[Stored items]
What follows belongs to an exercise in optimizing a design on an open flow for small area, a short achievable clock period and few clock cycles per item; a production flow would make more cautious choices. In this exercise RTL edits were held to simulation tests only and were not proved equivalent to the original.

==> flow/design.v <==
module fq_muldiv32 (
    input  wire        clk,
    input  wire        rst,
    input  wire        in_valid,
    output wire        in_ready,
    input  wire [2:0]  fn,
    input  wire [31:0] a,
    input  wire [31:0] b,
    output reg         out_valid,
    output reg  [31:0] out_result
);
    reg        s_mul, s_divb, s_div, s_fix;
    reg [32:0] X;           
    reg [33:0] Y;           
    reg [33:0] R;           
    reg [4:0]  cnt;         
    reg [2:0]  mtot;        
    reg        hi;          
    reg        want_rem, dsgn, q_neg, r_neg;
    wire idle  = !(s_mul | s_divb | s_div | s_fix);
    wire last  = (cnt == 5'd1);
    wire res_neg = want_rem ? r_neg : q_neg;
    assign in_ready = idle | (s_mul & last) | (s_div & last & !res_neg) | s_fix;
    wire accept = in_valid & in_ready;
    wire a_sx = (fn == 3'd1) | (fn == 3'd3);
    wire b_sx = (fn == 3'd0) | (fn == 3'd1);
    wire e_b  = b_sx & b[31];
    wire f1 = (b[31:7]  == {25{e_b}});
    wire f2 = (b[31:15] == {17{e_b}});
    wire f3 = (b[31:23] == {9{e_b}});
    wire f4 = (b[31] == e_b);
    wire [2:0] m_in = f1 ? 3'd1 : f2 ? 3'd2 : f3 ? 3'd3 : f4 ? 3'd4 : 3'd5;
    wire       c5 = (mtot == 3'd5) & last;
    wire [8:0] yd = c5 ? 9'd1 : Y[8:0];
    wire [3:0] bneg, bone, btwo;
    wire [33:0] ppx [0:3];
    genvar j;
    generate
        for (j = 0; j < 4; j = j + 1) begin : g_booth
            wire [2:0] t = yd[2*j+2:2*j];
            assign bone[j] = t[1] ^ t[0];
            assign btwo[j] = (t[2] ^ t[1]) & ~(t[1] ^ t[0]);
            assign bneg[j] = t[2] & ~(t[1] & t[0]);
            wire [33:0] sel = ({34{bone[j]}} & {X[32], X}) | ({34{btwo[j]}} & {X, 1'b0});
            assign ppx[j] = sel ^ {34{bneg[j]}};
        end
    endgenerate
    wire [41:0] sum = {{8{R[33]}}, R}
                    + {{8{ppx[0][33]}}, ppx[0]}
                    + {{6{ppx[1][33]}}, ppx[1], 2'b0}
                    + {{4{ppx[2][33]}}, ppx[2], 4'b0}
                    + {{2{ppx[3][33]}}, ppx[3], 6'b0}
                    + {35'd0, bneg[3], 1'b0, bneg[2], 1'b0, bneg[1], 1'b0, bneg[0]};
    reg [31:0] mul_res;
    always @(*) begin
        if (!hi) begin
            case (mtot)
                3'd1:    mul_res = sum[31:0];
                3'd2:    mul_res = {sum[23:0], Y[33:26]};
                3'd3:    mul_res = {sum[15:0], Y[33:18]};
                default: mul_res = {sum[7:0], Y[33:10]};
            endcase
        end else begin
            case (mtot)
                3'd1:    mul_res = {{22{sum[41]}}, sum[41:32]};
                3'd2:    mul_res = {{14{sum[41]}}, sum[41:24]};
                3'd3:    mul_res = {{6{sum[41]}}, sum[41:16]};
                3'd4:    mul_res = sum[39:8];
                default: mul_res = sum[31:0];
            endcase
        end
    end
    function [5:0] clz32(input [31:0] v);
        reg [1:0] c2 [0:15];
        reg [2:0] c4 [0:7];
        reg [3:0] c8 [0:3];
        reg [4:0] c16 [0:1];
        reg [15:0] z2;
        reg [7:0] z4;
        reg [3:0] z8;
        reg [1:0] z16;
        integer i;
        begin
            for (i = 0; i < 16; i = i + 1) begin
                z2[i] = ~(v[2*i+1] | v[2*i]);
                c2[i] = {1'b0, ~v[2*i+1]};
            end
            for (i = 0; i < 8; i = i + 1) begin
                z4[i] = z2[2*i+1] & z2[2*i];
                c4[i] = z2[2*i+1] ? {2'b01, c2[2*i][0]} : {1'b0, c2[2*i+1]};
            end
            for (i = 0; i < 4; i = i + 1) begin
                z8[i] = z4[2*i+1] & z4[2*i];
                c8[i] = z4[2*i+1] ? {2'b01, c4[2*i][1:0]} : {1'b0, c4[2*i+1]};
            end
            for (i = 0; i < 2; i = i + 1) begin
                z16[i] = z8[2*i+1] & z8[2*i];
                c16[i] = z8[2*i+1] ? {2'b01, c8[2*i][2:0]} : {1'b0, c8[2*i+1]};
            end
            if (z16[1] & z16[0])
                clz32 = 6'd32;
            else
                clz32 = z16[1] ? {2'b01, c16[0][3:0]} : {1'b0, c16[1]};
        end
    endfunction
    wire [31:0] da = X[31:0];
    wire [31:0] db = Y[32:1];
    wire        an = dsgn & da[31];
    wire        bn = dsgn & db[31];
    wire [31:0] aa = an ? (~da + 32'd1) : da;
    wire [31:0] ab = bn ? (~db + 32'd1) : db;
    wire [5:0]  lza = clz32(aa);
    wire [5:0]  lzb = clz32(ab);
    wire        bz  = (db == 32'd0);
    wire        qz  = (lza > lzb);
    wire [5:0]  tsh = 6'd31 + lza - lzb;        
    wire [4:0]  sh  = {tsh[4:1], 1'b0};
    wire [63:0] ash = {32'd0, aa} << sh;
    wire [4:0]  kdiv = 5'd16 - {1'b0, sh[4:1]};
    wire [31:0] d   = X[31:0];
    wire [32:0] rs1 = {R[31:0], Y[31]};
    wire [33:0] t1  = {1'b0, rs1} - {2'b0, d};
    wire        q1  = ~t1[33];
    wire [31:0] r1  = q1 ? t1[31:0] : rs1[31:0];
    wire [32:0] rs2 = {r1, Y[30]};
    wire [33:0] t2  = {1'b0, rs2} - {2'b0, d};
    wire        q2  = ~t2[33];
    wire [31:0] r2  = q2 ? t2[31:0] : rs2[31:0];
    wire [31:0] qn  = {Y[29:0], q1, q2};
    wire [31:0] fixv = want_rem ? R[31:0] : Y[31:0];
    always @(posedge clk) begin
        if (rst) begin
            s_mul     <= 1'b0;
            s_divb    <= 1'b0;
            s_div     <= 1'b0;
            s_fix     <= 1'b0;
            out_valid <= 1'b0;
        end else begin
            out_valid <= 1'b0;
            if (s_mul & last) begin
                s_mul      <= 1'b0;
                out_valid  <= 1'b1;
                out_result <= mul_res;
            end
            if (s_divb) begin
                s_divb <= 1'b0;
                if (bz | qz) begin
                    out_valid  <= 1'b1;
                    out_result <= want_rem ? da : {32{bz}};
                end else begin
                    s_div <= 1'b1;
                end
            end
            if (s_div & last) begin
                s_div <= 1'b0;
                if (res_neg) begin
                    s_fix <= 1'b1;
                end else begin
                    out_valid  <= 1'b1;
                    out_result <= want_rem ? r2 : qn;
                end
            end
            if (s_fix) begin
                s_fix      <= 1'b0;
                out_valid  <= 1'b1;
                out_result <= ~fixv + 32'd1;
            end
            if (accept) begin
                s_mul  <= ~fn[2];
                s_divb <= fn[2];
            end
        end
    end
    always @(posedge clk) begin
        if (accept) begin
            X        <= {a_sx & a[31], a};
            Y        <= {e_b, b, 1'b0};
            R        <= 34'd0;
            cnt      <= {2'b00, m_in};
            mtot     <= m_in;
            hi       <= (fn[1:0] != 2'd0);
            want_rem <= fn[1];
            dsgn     <= ~fn[0];
        end else if (s_mul) begin
            R   <= sum[41:8];
            Y   <= {sum[7:0], Y[33:8]};
            cnt <= cnt - 5'd1;
        end else if (s_divb) begin
            X     <= {1'b0, ab};
            R     <= {2'b00, ash[63:32]};
            Y     <= {2'b00, ash[31:0]};
            cnt   <= kdiv;
            q_neg <= an ^ bn;
            r_neg <= an;
        end else if (s_div) begin
            R   <= {2'b00, r2};
            Y   <= {2'b00, qn};
            cnt <= cnt - 5'd1;
        end
    end
endmodule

• TO DO
Note every line above where the string "bneg" shows up, and copy those lines.

• WRITTEN SOLUTION
    wire [3:0] bneg, bone, btwo;
            assign bneg[j] = t[2] & ~(t[1] & t[0]);
            assign ppx[j] = sel ^ {34{bneg[j]}};
                    + {35'd0, bneg[3], 1'b0, bneg[2], 1'b0, bneg[1], 1'b0, bneg[0]};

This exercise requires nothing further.